What to produce:
Exactly as written, copy the lines that run from the start of the data below to the line containing "6_report | 3.65 | 0.273 | 4.26", both ends included.

___ Data shown

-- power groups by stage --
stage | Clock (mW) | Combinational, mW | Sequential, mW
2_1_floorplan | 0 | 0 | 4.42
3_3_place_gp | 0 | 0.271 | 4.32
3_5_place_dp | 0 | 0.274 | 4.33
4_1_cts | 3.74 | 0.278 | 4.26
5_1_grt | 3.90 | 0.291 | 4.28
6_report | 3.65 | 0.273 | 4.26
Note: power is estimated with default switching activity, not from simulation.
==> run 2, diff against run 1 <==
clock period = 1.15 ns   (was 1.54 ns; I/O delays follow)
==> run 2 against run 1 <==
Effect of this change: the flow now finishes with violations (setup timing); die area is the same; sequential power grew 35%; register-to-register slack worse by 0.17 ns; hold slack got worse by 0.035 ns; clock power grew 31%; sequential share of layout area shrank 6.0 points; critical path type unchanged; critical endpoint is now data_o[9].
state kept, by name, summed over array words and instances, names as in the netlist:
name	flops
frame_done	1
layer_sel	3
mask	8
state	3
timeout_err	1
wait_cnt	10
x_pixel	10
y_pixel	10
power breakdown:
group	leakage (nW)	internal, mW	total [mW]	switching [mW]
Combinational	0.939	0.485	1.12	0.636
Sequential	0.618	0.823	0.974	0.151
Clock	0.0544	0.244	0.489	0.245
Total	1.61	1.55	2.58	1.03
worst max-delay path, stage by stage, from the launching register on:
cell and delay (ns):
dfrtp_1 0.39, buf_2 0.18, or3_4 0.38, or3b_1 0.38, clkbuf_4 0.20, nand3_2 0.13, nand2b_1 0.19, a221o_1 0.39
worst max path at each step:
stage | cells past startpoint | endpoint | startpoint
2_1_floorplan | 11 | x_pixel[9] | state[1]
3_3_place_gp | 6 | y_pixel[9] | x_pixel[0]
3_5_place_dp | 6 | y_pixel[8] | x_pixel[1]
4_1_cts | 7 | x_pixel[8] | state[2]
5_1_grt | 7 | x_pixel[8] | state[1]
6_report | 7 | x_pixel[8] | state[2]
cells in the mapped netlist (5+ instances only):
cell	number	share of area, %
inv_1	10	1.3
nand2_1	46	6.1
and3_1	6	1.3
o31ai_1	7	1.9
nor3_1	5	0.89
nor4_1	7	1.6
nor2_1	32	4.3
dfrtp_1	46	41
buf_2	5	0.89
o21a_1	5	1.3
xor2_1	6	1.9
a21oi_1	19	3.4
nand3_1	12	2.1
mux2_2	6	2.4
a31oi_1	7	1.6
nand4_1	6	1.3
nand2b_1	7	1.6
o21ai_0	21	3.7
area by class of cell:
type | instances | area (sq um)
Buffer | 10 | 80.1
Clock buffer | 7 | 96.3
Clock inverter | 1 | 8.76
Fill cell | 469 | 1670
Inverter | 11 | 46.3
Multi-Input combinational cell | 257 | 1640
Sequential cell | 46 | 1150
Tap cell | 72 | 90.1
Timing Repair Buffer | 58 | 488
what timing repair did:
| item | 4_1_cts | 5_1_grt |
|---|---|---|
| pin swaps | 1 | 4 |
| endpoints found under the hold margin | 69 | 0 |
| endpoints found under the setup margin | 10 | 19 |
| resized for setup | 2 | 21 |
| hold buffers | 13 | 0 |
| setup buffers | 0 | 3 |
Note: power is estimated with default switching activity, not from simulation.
--- config.mk ---
export PLATFORM = sky130hd
export DESIGN_NAME = kd_tree_wb_loader
export DESIGN_NICKNAME = d
export VERILOG_FILES = /design/src/rtl/kd_tree_pkg.sv /design/src/rtl/kd_tree_wb_loader_ack_timer.sv /design/src/rtl/kd_tree_wb_loader.sv
export SDC_FILE = /design/constraint.sdc
export NUM_CORES = 1
export LEC_CHECK = 0
export CAP_MARGIN = 20
export CELL_PAD_IN_SITES_DETAIL_PLACEMENT = 1
export CELL_PAD_IN_SITES_GLOBAL_PLACEMENT = 2
export CORE_UTILIZATION = 20
export CTS_CLUSTER_DIAMETER = 40
export DETAILED_ROUTE_END_ITERATION = 8
export HOLD_SLACK_MARGIN = 0.06
export PLACE_DENSITY = 0.88
export SYNTH_ARGS = -nofsm -noshare
export SYNTH_HDL_FRONTEND = slang
export SYNTH_SLANG_ARGS = --single-unit
--- constraint.sdc ---
create_clock -name wb_clk_i -period 2.3 [get_ports wb_clk_i]
set_input_delay 0.46 -clock wb_clk_i [delete_from_list [all_inputs] [get_ports wb_clk_i]]
set_output_delay 0.46 -clock wb_clk_i [all_outputs]
set_load 0.02 [all_outputs]
--- src/rtl/kd_tree_pkg.sv ---
// Shared types/constants for the kd-tree Wishbone loader; RD_LO/RD_HI exist only with KD_TREE_LOADER_READBACK_EN.
// No logic here: node word layout is {index[21:11], median[10:0]}.
package kd_tree_pkg;

  localparam int INTERNAL_WIDTH    = 22;
  localparam int NODE_COUNT        = 63;
  localparam int WB_ADDRESS_OFFSET = 494;
  localparam int HALF_BIT          = 11;

  typedef enum logic [3:0] {
    IDLE,
    FETCH,
    WR_LO,
    WR_HI,
    NEXT,
    FIN,
    FAULT
`ifdef KD_TREE_LOADER_READBACK_EN
    ,
    RD_LO,
    RD_HI
`endif
  } state_t;

endpackage

--- src/rtl/kd_tree_wb_loader_ack_timer.sv ---
// wb_ack_timer: counts unacknowledged strobe cycles, expire in the TIMEOUT-th one (combinational).
// load clears the count; the count saturates once expired and never stalls the caller.
module wb_ack_timer #(
  parameter int TIMEOUT = 255
) (
  input  logic clk,
  input  logic rst,
  input  logic load,
  input  logic count,
  output logic expire
);

  localparam int W = $clog2(TIMEOUT + 1);

  logic [W-1:0] cnt;

  assign expire = count && (cnt == W'(TIMEOUT - 1));

  always_ff @(posedge clk) begin
    if (rst || load) begin
      cnt <= '0;
    end else if (count && !expire) begin
      cnt <= cnt + 1'b1;
    end
  end

endmodule

--- src/rtl/kd_tree_wb_loader.sv ---
// Streams NODE_COUNT node words into Wishbone as two 11-bit half writes each; node_ready stalls upstream
// until the previous node's bus cycles finish. KD_TREE_LOADER_READBACK_EN adds a verifying read per half.
module kd_tree_wb_loader #(
  parameter int INTERNAL_WIDTH    = kd_tree_pkg::INTERNAL_WIDTH,
  parameter int NODE_COUNT        = kd_tree_pkg::NODE_COUNT,
  parameter int WB_ADDRESS_OFFSET = kd_tree_pkg::WB_ADDRESS_OFFSET,
  parameter int ACK_TIMEOUT       = 255
) (
  input  logic                      wb_clk_i,
  input  logic                      wb_rst_i,
  input  logic                      start,
  output logic                      busy,
  output logic                      done,
  output logic                      error,
  input  logic                      node_valid,
  input  logic [INTERNAL_WIDTH-1:0] node_data,
  output logic                      node_ready,
  output logic                      wbm_cyc_o,
  output logic                      wbm_stb_o,
  output logic                      wbm_we_o,
  output logic [3:0]                wbm_sel_o,
  output logic [31:0]               wbm_adr_o,
  output logic [31:0]               wbm_dat_o,
  input  logic [31:0]               wbm_dat_i,
  input  logic                      wbm_ack_i
);

  import kd_tree_pkg::*;

  localparam int CW = $clog2(NODE_COUNT + 1);

  state_t                    state, state_nx;
  logic                      bus_act, bus_act_nx;
  logic [INTERNAL_WIDTH-1:0] node_q, node_nx;
  logic [CW-1:0]             cnt, cnt_nx, cnt_inc;
  logic                      err_q, err_nx;
  logic                      in_bus, hi_half, wr_phase;
  logic                      stb, ack, tmo;
  logic [HALF_BIT-1:0]       half_val;
  logic                      unused_dat;

  always_comb begin
    in_bus   = 1'b0;
    hi_half  = 1'b0;
    wr_phase = 1'b0;
    case (state)
      WR_LO: begin in_bus = 1'b1; wr_phase = 1'b1; end
      WR_HI: begin in_bus = 1'b1; wr_phase = 1'b1; hi_half = 1'b1; end
`ifdef KD_TREE_LOADER_READBACK_EN
      RD_LO: in_bus = 1'b1;
      RD_HI: begin in_bus = 1'b1; hi_half = 1'b1; end
`endif
      default: ;
    endcase
  end

  // Every bus state opens with one idle cycle (bus_act low), giving the mandatory cyc/stb gap.
  assign stb      = in_bus & bus_act;
  assign ack      = stb & wbm_ack_i;
  assign half_val = hi_half ? HALF_BIT'(node_q[INTERNAL_WIDTH-1:HALF_BIT]) : node_q[HALF_BIT-1:0];
  assign cnt_inc  = cnt + 1'b1;
  assign unused_dat = ^wbm_dat_i;

  wb_ack_timer #(.TIMEOUT(ACK_TIMEOUT)) u_ack_timer (
    .clk    (wb_clk_i),
    .rst    (wb_rst_i),
    .load   (~stb),
    .count  (stb & ~wbm_ack_i),
    .expire (tmo)
  );

  always_comb begin
    state_nx   = state;
    bus_act_nx = bus_act;
    node_nx    = node_q;
    cnt_nx     = cnt;
    err_nx     = err_q;
    case (state)
      IDLE, FAULT: begin
        if (start) begin
          state_nx = FETCH;
          cnt_nx   = '0;
          err_nx   = 1'b0;
        end
      end
      FETCH: begin
        if (node_valid) begin
          node_nx  = node_data;
          state_nx = WR_LO;
        end
      end
      NEXT: begin
        cnt_nx   = cnt_inc;
        state_nx = (cnt_inc == CW'(NODE_COUNT)) ? FIN : FETCH;
      end
      FIN: state_nx = IDLE;
      default: begin
        if (!bus_act) begin
          bus_act_nx = 1'b1;
        end else if (ack) begin
          bus_act_nx = 1'b0;
          case (state)
            WR_LO: state_nx = WR_HI;
`ifdef KD_TREE_LOADER_READBACK_EN
            WR_HI: state_nx = RD_LO;
            RD_LO, RD_HI: begin
              if (wbm_dat_i[HALF_BIT-1:0] != half_val) begin
                err_nx   = 1'b1;
                state_nx = FAULT;
              end else begin
                state_nx = (state == RD_LO) ? RD_HI : NEXT;
              end
            end
`endif
            default: state_nx = NEXT;
          endcase
        end else if (tmo) begin
          bus_act_nx = 1'b0;
          err_nx     = 1'b1;
          state_nx   = FAULT;
        end
      end
    endcase
  end

  always_ff @(posedge wb_clk_i) begin
    if (wb_rst_i) begin
      state   <= IDLE;
      bus_act <= 1'b0;
      node_q  <= '0;
      cnt     <= '0;
      err_q   <= 1'b0;
    end else begin
      state   <= state_nx;
      bus_act <= bus_act_nx;
      node_q  <= node_nx;
      cnt     <= cnt_nx;
      err_q   <= err_nx;
    end
  end

  assign busy       = (state != IDLE) && (state != FAULT);
  assign done       = (state == FIN);
  assign error      = err_q;
  assign node_ready = (state == FETCH);

  // Address/data are only driven during a live strobe so idle, reset and fault all read as zero.
  assign wbm_cyc_o = stb;
  assign wbm_stb_o = stb;
  assign wbm_we_o  = stb & wr_phase;
  assign wbm_sel_o = stb ? 4'hF : 4'h0;
  assign wbm_adr_o = stb ? (32'(WB_ADDRESS_OFFSET) + 32'(cnt)) : 32'h0;
  assign wbm_dat_o = !stb    ? 32'h0 :
                     wr_phase ? (32'(half_val) | (32'(hi_half) << HALF_BIT)) :
                                (32'(hi_half) << HALF_BIT);

endmodule

==> qor.yml <==
track_usage_pct: 11.5
wl_um: 7360
worstRegToRegCells: 6
p_leak_nw: 1.41
final-hold-violation-count: 0
criticalPathCategory: "reg2out"
synthTopCellsByArea: "dfxtp_1 (32%), buf_4 (14%), nand2_1 (8.6%), a21oi_1 (8.0%), nor3_1 (5.3%)"
finalSetupViolations: 0
crit_arrival_ps: 1730
synth_edf_count: 0
io_pins: 134
final_cell_mix: "nand2_1 (59), conb_1 (42), a21oi_1 (41)"
timing.rr.end: "node_q[1]"
synth_area_mm2: 0.00257
clk_pin_slew_ps: 60
cts_tree: "done"
drt_iter0_drc: 50
swShare_pct: 25.6
ys_warn_count: 0
first_global_vias: 2412
ys.flop_type: "dfxtp_1"
clkPwrFrac_pct: 46.2
avgViaCountPerCell: 4.15
dpl_cell_area_mm2: 0.00323
synth.avg_cell_area_um2: 7.34
final_max_slew_viol_count: 0
syn_to_final_growth_pct: 33.2
switchingPower_mw: 0.506
ir_drop_mv: 0.229
setup_ws_ps: 106
clock.fmax_mhz: 456
ctsHtreeMaxLevel: 2
seq_area_frac_synth_pct: 31.9
synth_cells: 350
synth-seq-cells: 41
num-nets-final: 476
yosys.area.top_type: "dfxtp_1"
globalplace.congestion: 0.787
clock-sinks: 41
layout_commonest_cell: "nand2_1"
cp-end-kind: "output pin"
hp-class: "reg2reg"
p_per_area_mw_per_mm2: 577
slew_headroom_pct: 65.9
drive_gt1_share_pct: 10.7
initial_core_util_pct: 20.4
internal_power_mw: 1.47
min_path_cells: 2
synthArstFlopShare_pct: 0
finalCriticalPeriod_ps: 2190
hold_buffers: 0
diodes: 0
start_kind: "register"
pwr-share-seq_pct: 38.1
coreArea_mm2: 0.0126
fin_area_mm2: 0.00342
final.setup.tns_ps: 0
cts_buffers: 5
yosys.area.top_type_share_pct: 31.9
r2r-start: "state[0]"
drc_errors: 0
clockRootBuffer: "clkbuf_16"
fin_skew_ps: 5.43
cp.required_ps: 1840
worstSkewPairLatency_ps: 290
period_share_pct: 95.4
tightest_slew_ps: 510
synthDistinctLibCells: 42
grt_start_max_net_pins: 23
min-delay-start: "node_q[0]"
holdPathEnd: "node_q[0]"
chipHeight_um: 115
fp-row-count: 41
antenna_found_initial: 0
vias: 2418
fp.dieArea_mm2: 0.0133
overflow: 0
cap_violations: 0
port_buffers: 59
hpwl_um: 5590
outcome: "complete, no violations"
combinationalPowerShare_pct: 15.7
die_w_um: 115
grt_pass1_wl_um: 11900
ant_nets: 0
cts_buffer_depth: 2
cp_max_fo: 9
dp_slack_ps: 35.0
rrSetupSlack_ps: 580
post-route-util_pct: 27.2
wire_per_inst_um: 12.6
dr.pass1.iters: 4
==> area by class of cell <==
| class | instances | area [um2] |
|---|---|---|
| Fill cell | 1542 | 9150 |
| Multi-Input combinational cell | 268 | 1420 |
| Sequential cell | 41 | 822 |
| Timing Repair Buffer | 81 | 726 |
| Tap cell | 172 | 215 |
| Clock buffer | 5 | 125 |
| Clock inverter | 3 | 65.1 |
| Inverter | 13 | 48.8 |
==> cells in the mapped netlist, drive strengths merged, types with 5 or more instances <==
master / count
nand2: 59
o21ai: 10
nand2b: 5
inv: 13
clkbuf: 13
nor3: 27
dfxtp: 41
nand4: 6
a21oi: 41
nor2: 25
ha: 7
buf: 56
==> flip-flops by register name, summed over array words and instances, names as in the netlist <==
signal / count
bus_act: 1
cnt: 6
error: 1
node_q: 22
state: 3
u_ack_timer.cnt: 8
==> worst max path at each step <==
stage,end,start
after detailed placement,wbm_dat_o[6],state[1]
after global placement,wbm_dat_o[6],state[1]
after CTS,wbm_dat_o[6],state[1]
after global routing,wbm_dat_o[2],state[1]
final,wbm_dat_o[9],state[1]
after floorplan,wbm_adr_o[5],cnt[2]
==> power groups by stage <==
stage	combinational, mW	clock (mW)	sequential, mW
4_1_cts	0.310	0.936	0.751
6_report	0.310	0.912	0.751
2_1_floorplan	0.256	0	0.761
5_1_grt	0.344	0.964	0.754
3_5_place_dp	0.314	0	0.767
3_3_place_gp	0.307	0	0.765
==> metrics by stage <==
step | std cells | power (mW) | hold slack, ps
2_1_floorplan | 391 | 1.02 | 436
4_1_cts | 582 | 2.00 | 459
3_3_place_gp | 573 | 1.07 | 446
5_1_grt | 583 | 2.06 | 479
3_5_place_dp | 573 | 1.08 | 451
6_report | 583 | 1.97 | 458
==> logic make-up after synthesis <==
kind of cell             after synthesis  share of synthesized area (%)
buffers and inverters                 82                           19.3
flip-flops                            41                           31.9
multiplexers                           3                           1.17
XOR/XNOR                               5                           1.70
adder cells (fa/ha/maj)                7                           3.41
other                                  1                          0.146
AND/OR/NAND/NOR                      146                           27.8
AO/OA/AOI/OAI                         65                           14.6
==> worst max-delay path, stage by stage, from the launching register on <==
cell	delay [ps]
dfxtp_2	380
nand3b_1	200
buf_4	230
nor3_1	280
clkdlybuf4s15_1	360
==> metal layers <==
layer / up-vias / routed length [um] / track usage, %
met5: - / 0 / 0
met4: 0 / 96 / 3.12
met3: 8 / 295 / 2.58
met2: 70 / 3540 / 20.1
met1: 1133 / 3430 / 14.3
li1: 1207 / - / -
==> timing repair <==
action	in CTS	in global routing
pin swaps	1	1
setup buffers	1	1
endpoints found under the setup margin	30	21
gates resized for setup	36	15
gates cloned	0	0
No activity file was read; power rests on OpenSTA's default activity.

______

Exercise result:
-- power groups by stage --
stage | Clock (mW) | Combinational, mW | Sequential, mW
2_1_floorplan | 0 | 0 | 4.42
3_3_place_gp | 0 | 0.271 | 4.32
3_5_place_dp | 0 | 0.274 | 4.33
4_1_cts | 3.74 | 0.278 | 4.26
5_1_grt | 3.90 | 0.291 | 4.28
6_report | 3.65 | 0.273 | 4.26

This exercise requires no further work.